### TASK
A single stretch of the material below is to be transcribed exactly, starting at the line with "assign channel_ready_oe = epp_mode" and ending after the line with "done_q <= xfer_end;".
*** Opening of EXTRACTED ENTRIES ***
File: src/verilog/ihid_host_port.sv
// Host I/O decode, interrupt routing and floppy DMA handshake
//
// Summary of operation
// [RULE1] Master reset input high resets everything
// [RULE2] Eight data bits, ten address bits decoded
// [RULE3] Address bit ten selects ECP high group
// [RULE4] EPP mode holds channel ready low
// [RULE5] Floppy DMA request follows controller need
// [RULE6] DMA acknowledge replaces decoded register access
// [RULE7] Terminal count ends floppy DMA operation
// [RULE8] Floppy interrupt on its own output
// [RULE9] COM1/COM3 port interrupt to primary line
// [RULE10] COM2/COM4 port interrupt to secondary line
// [RULE11] Control bit three clear floats primary
// [RULE12] Primary line floats after every reset
// [RULE13] Printer base 378h, 278h or 3BCh
// [RULE14] Write protect forces drive write inactive
// [RULE15] EPP/ECP printer interrupt pulses low, releases
// [RULE16] Address enable high blocks register strobes
// [RULE17] Drive data on decoded read, latch writes
`timescale 1ns/1ps
module ihid_host_port
  import ihid_pkg::*;
(
  input wire logic clock, // 10 MHz system clock
  input wire logic rst_n, // Asynchronous reset, active low
  input wire logic master_reset_in, // Master reset, active high
  input wire logic [9:0] addr, // Host address bits 0 to 9
  input wire logic addr_a10, // Host address bit 10
  input wire logic aen, // Address enable, high in DMA cycles
  input wire logic ior_n, // Host read strobe
  input wire logic iow_n, // Host write strobe
  input wire logic [7:0] data_in, // Host data bus, input side
  output logic [7:0] data_out, // Host data bus, output side
  output logic data_oe, // Host data bus drive enable
  output logic [3:0] reg_sel, // One-hot: printer, port B, port A, floppy
  output logic [2:0] reg_offset, // Register offset in the block
  output logic reg_high_group, // ECP high register group
  output logic reg_write_pulse, // One cycle after write strobe falls
  output logic [7:0] reg_write_data, // Latched write data
  output logic dma_cycle, // DMA transfer strobe in progress
  input wire logic [7:0] func_read_data, // Read data from functions
  input wire logic [7:0] host_control_register, // Host control byte
  input wire logic [1:0] uart_a_com_sel, // COM slot of port A
  input wire logic [1:0] uart_b_com_sel, // COM slot of port B
  input wire logic [1:0] prt_base_sel, // Printer base select
  input wire logic epp_mode, // Enhanced parallel mode
  input wire logic ecp_mode, // Extended capabilities mode
  input wire logic epp_busy, // Parallel transfer not complete
  output logic channel_ready_out, // Channel ready, open drain level
  output logic channel_ready_oe, // Channel ready pull-down enable
  input wire logic fdc_dma_need, // Floppy controller wants DMA
  output logic floppy_dma_request, // Floppy DMA request
  input wire logic floppy_dma_acknowledge_n, // Floppy DMA acknowledge
  input wire logic terminal_count, // Final DMA transfer mark
  output logic dma_xfer_done, // Pulse after each DMA transfer
  output logic dma_terminated, // Pulse when DMA ends on terminal count
  input wire logic fdc_irq, // Floppy interrupt request
  input wire logic uart_a_irq, // Port A interrupt request
  input wire logic uart_b_irq, // Port B interrupt request
  input wire logic prt_irq, // Printer interrupt request
  output logic floppy_interrupt_out, // Floppy interrupt line
  output logic primary_serial_interrupt_out, // Primary serial line
  output logic primary_serial_interrupt_oe, // Primary serial drive enable
  output logic secondary_serial_interrupt_out, // Secondary serial line
  output logic printer_interrupt_out, // Printer interrupt line
  output logic printer_interrupt_oe, // Printer interrupt drive enable
  input wire logic write_protect, // Software write protect active
  input wire logic fdd_write_gate_in_n, // Drive write enable from controller
  input wire logic fdd_write_data_in_n, // Drive write data from controller
  output logic fdd_write_gate_n, // Drive write enable pin
  output logic fdd_write_data_n // Drive write data pin
);
  // ==========================================
  // Address decode
  wire dack_act = ~floppy_dma_acknowledge_n; // Acknowledge asserted
  wire cyc_ok = ~aen & ~dack_act; // RULE16 RULE6
  wire strobe_any = ~ior_n | ~iow_n; // Either strobe low
  wire [9:0] prt_base = (prt_base_sel == PRT_SEL_278) ? PRT_BASE_278 :
                        (prt_base_sel == PRT_SEL_3BC) ? PRT_BASE_3BC : PRT_BASE_378; // RULE13
  wire [9:0] prt_mask = (prt_base_sel == PRT_SEL_3BC) ? MASK_4_REG : MASK_8_REG;
  wire prt_match = (addr & prt_mask) == prt_base; // RULE2
  wire prt_hit = prt_match; // Low and high groups both decode
  wire prt_high = ecp_mode & addr_a10 & prt_match; // RULE3
  wire ua_hit = (addr & MASK_8_REG) == ihid_com_base(uart_a_com_sel);
  wire ub_hit = (addr & MASK_8_REG) == ihid_com_base(uart_b_com_sel);
  wire fdc_hit = ((addr & MASK_8_REG) == FDC_BASE) & (~addr_a10 | ~ecp_mode);
  wire [3:0] hit_vec = {prt_hit, ub_hit & ~prt_hit, ua_hit & ~prt_hit, fdc_hit};
  wire any_hit = |hit_vec;
  wire dec_access = cyc_ok & any_hit & strobe_any; // Decoded register access
  wire [3:0] sel_d = dec_access ? hit_vec : SEL_NONE;

  // Data bus drive, decoded read or DMA read
  assign data_oe = ~ior_n & ((cyc_ok & any_hit) | dack_act); // RULE17

  // ==========================================
  // Strobe edge and register select flops
  logic iow_q; // Previous write strobe
  logic [3:0] sel_q; // Registered select
  logic [2:0] off_q; // Registered offset
  logic high_q; // Registered high group
  logic wr_q; // Write pulse
  logic [7:0] wdat_q; // Write data
  logic [7:0] rdat_q; // Read data toward host
  wire iow_fall = iow_q & ~iow_n; // Write strobe falling edge
  wire wr_take = iow_fall & ((cyc_ok & any_hit) | dack_act);

  // Select, offset and write capture
  always_ff @(posedge clock or negedge rst_n) begin
    if (!rst_n) begin
      iow_q <= 1'b1;
      sel_q <= SEL_NONE;
      off_q <= 3'h0;
      high_q <= 1'b0;
      wr_q <= 1'b0;
      wdat_q <= DATA_RST;
      rdat_q <= DATA_RST;
    end else if (master_reset_in) begin // RULE1
      iow_q <= 1'b1;
      sel_q <= SEL_NONE;
      off_q <= 3'h0;
      high_q <= 1'b0;
      wr_q <= 1'b0;
      wdat_q <= DATA_RST;
      rdat_q <= DATA_RST;
    end else begin
      iow_q <= iow_n;
      sel_q <= sel_d; // RULE6
      off_q <= addr[2:0];
      high_q <= prt_high & dec_access; // RULE3
      wr_q <= wr_take; // RULE17
      wdat_q <= wr_take ? data_in : wdat_q; // RULE17
      rdat_q <= func_read_data;
    end
  end

  assign reg_sel = sel_q;
  assign reg_offset = off_q;
  assign reg_high_group = high_q;
  assign reg_write_pulse = wr_q;
  assign reg_write_data = wdat_q;
  assign data_out = rdat_q;
  assign dma_cycle = dack_act & strobe_any;

  // ==========================================
  // Channel ready stretch in enhanced parallel mode
  assign channel_ready_out = 1'b0; // Open drain only pulls low
  assign channel_ready_oe = epp_mode & prt_hit & dec_access & epp_busy; // RULE4

  // ==========================================
  // Floppy DMA handshake
  ihid_dma_state_e st_q; // Transfer tracker
  ihid_dma_state_e st_d;
  logic tc_seen_q; // Terminal count seen in transfer
  logic tc_block_q; // Holds request off after terminal count
  logic drq_q; // Request flop
  logic done_q; // Transfer done pulse
  logic term_q; // Terminated pulse
  wire xfer_end = (st_q == IHID_DMA_XFER) & ior_n & iow_n;
  wire tc_now = dack_act & terminal_count;

  // Next state of the tracker
  always_comb begin
    st_d = st_q;
    case (st_q)
      IHID_DMA_IDLE: st_d = (dack_act & strobe_any) ? IHID_DMA_XFER : IHID_DMA_IDLE;
      IHID_DMA_XFER: st_d = xfer_end ? IHID_DMA_DONE : IHID_DMA_XFER;
      IHID_DMA_DONE: st_d = IHID_DMA_IDLE;
      default: st_d = IHID_DMA_IDLE;
    endcase
  end

  // Tracker, request and terminal count flops
  always_ff @(posedge clock or negedge rst_n) begin
    if (!rst_n) begin
      st_q <= IHID_DMA_IDLE;
      tc_seen_q <= 1'b0;
      tc_block_q <= 1'b0;
      drq_q <= 1'b0;
      done_q <= 1'b0;
      term_q <= 1'b0;
    end else if (master_reset_in) begin // RULE1
      st_q <= IHID_DMA_IDLE;
      tc_seen_q <= 1'b0;
      tc_block_q <= 1'b0;
      drq_q <= 1'b0;
      done_q <= 1'b0;
      term_q <= 1'b0;
    end else begin
      st_q <= st_d;
      tc_seen_q <= (st_q == IHID_DMA_XFER) ? (tc_seen_q | tc_now) : tc_now;
      tc_block_q <= tc_now | (tc_block_q & fdc_dma_need); // RULE7
      drq_q <= fdc_dma_need & ~tc_block_q & ~tc_now; // RULE5 RULE7
      done_q <= xfer_end;
      term_q <= xfer_end & (tc_seen_q | tc_now); // RULE7
    end
  end

  assign floppy_dma_request = drq_q;
  assign dma_xfer_done = done_q;
  assign dma_terminated = term_q;

  // ==========================================
  // Interrupt routing
  logic a_pri; // Port A to primary
  logic a_sec; // Port A to secondary
  logic b_pri; // Port B to primary
  logic b_sec; // Port B to secondary

  ihid_com_route u_route_a (
    .com_sel(uart_a_com_sel),
    .irq(uart_a_irq),
    .to_primary(a_pri),
    .to_secondary(a_sec)
  );

  ihid_com_route u_route_b (
    .com_sel(uart_b_com_sel),
    .irq(uart_b_irq),
    .to_primary(b_pri),
    .to_secondary(b_sec)
  );

  logic fint_q; // Floppy interrupt
  logic pint_q; // Primary serial level
  logic pen_q; // Primary drive enable
  logic sint_q; // Secondary serial level
  logic prt_q; // Previous printer request
  logic [3:0] pcnt_q; // Printer pulse counter
  logic wg_q; // Drive write enable pin
  logic wd_q; // Drive write data pin
  wire pulse_mode = epp_mode | ecp_mode; // Shared pulse signalling
  wire prt_start = pulse_mode & prt_irq & ~prt_q & (pcnt_q == 4'h0);

  // Interrupt lines, printer pulse and write protect
  always_ff @(posedge clock or negedge rst_n) begin
    if (!rst_n) begin
      fint_q <= 1'b0;
      pint_q <= 1'b0;
      pen_q <= 1'b0;
      sint_q <= 1'b0;
      prt_q <= 1'b0;
      pcnt_q <= 4'h0;
      wg_q <= 1'b1;
      wd_q <= 1'b1;
    end else if (master_reset_in) begin // RULE1 RULE12
      fint_q <= 1'b0;
      pint_q <= 1'b0;
      pen_q <= 1'b0;
      sint_q <= 1'b0;
      prt_q <= 1'b0;
      pcnt_q <= 4'h0;
      wg_q <= 1'b1;
      wd_q <= 1'b1;
    end else begin
      fint_q <= fdc_irq; // RULE8
      pint_q <= a_pri | b_pri; // RULE9
      pen_q <= host_control_register[CTRL_IRQ_EN_BIT]; // RULE11 RULE12
      sint_q <= a_sec | b_sec; // RULE10
      prt_q <= prt_irq;
      pcnt_q <= prt_start ? PRT_PULSE_CNT : (pcnt_q != 4'h0) ? pcnt_q - 4'h1 : pcnt_q; // RULE15
      wg_q <= write_protect | fdd_write_gate_in_n; // RULE14
      wd_q <= write_protect | fdd_write_data_in_n; // RULE14
    end
  end

  assign floppy_interrupt_out = fint_q;
  assign primary_serial_interrupt_out = pint_q;
  assign primary_serial_interrupt_oe = pen_q;
  assign secondary_serial_interrupt_out = sint_q;
  assign printer_interrupt_out = pulse_mode ? 1'b0 : prt_q; // RULE15
  assign printer_interrupt_oe = pulse_mode ? (pcnt_q != 4'h0) : 1'b1; // RULE15
  assign fdd_write_gate_n = wg_q;
  assign fdd_write_data_n = wd_q;
endmodule : ihid_host_port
*** Close of EXTRACTED ENTRIES ***
### ANSWER TO THE PROBLEM
  assign channel_ready_oe = epp_mode & prt_hit & dec_access & epp_busy; // RULE4

  // ==========================================
  // Floppy DMA handshake
  ihid_dma_state_e st_q; // Transfer tracker
  ihid_dma_state_e st_d;
  logic tc_seen_q; // Terminal count seen in transfer
  logic tc_block_q; // Holds request off after terminal count
  logic drq_q; // Request flop
  logic done_q; // Transfer done pulse
  logic term_q; // Terminated pulse
  wire xfer_end = (st_q == IHID_DMA_XFER) & ior_n & iow_n;
  wire tc_now = dack_act & terminal_count;

  // Next state of the tracker
  always_comb begin
    st_d = st_q;
    case (st_q)
      IHID_DMA_IDLE: st_d = (dack_act & strobe_any) ? IHID_DMA_XFER : IHID_DMA_IDLE;
      IHID_DMA_XFER: st_d = xfer_end ? IHID_DMA_DONE : IHID_DMA_XFER;
      IHID_DMA_DONE: st_d = IHID_DMA_IDLE;
      default: st_d = IHID_DMA_IDLE;
    endcase
  end

  // Tracker, request and terminal count flops
  always_ff @(posedge clock or negedge rst_n) begin
    if (!rst_n) begin
      st_q <= IHID_DMA_IDLE;
      tc_seen_q <= 1'b0;
      tc_block_q <= 1'b0;
      drq_q <= 1'b0;
      done_q <= 1'b0;
      term_q <= 1'b0;
    end else if (master_reset_in) begin // RULE1
      st_q <= IHID_DMA_IDLE;
      tc_seen_q <= 1'b0;
      tc_block_q <= 1'b0;
      drq_q <= 1'b0;
      done_q <= 1'b0;
      term_q <= 1'b0;
    end else begin
      st_q <= st_d;
      tc_seen_q <= (st_q == IHID_DMA_XFER) ? (tc_seen_q | tc_now) : tc_now;
      tc_block_q <= tc_now | (tc_block_q & fdc_dma_need); // RULE7
      drq_q <= fdc_dma_need & ~tc_block_q & ~tc_now; // RULE5 RULE7
      done_q <= xfer_end;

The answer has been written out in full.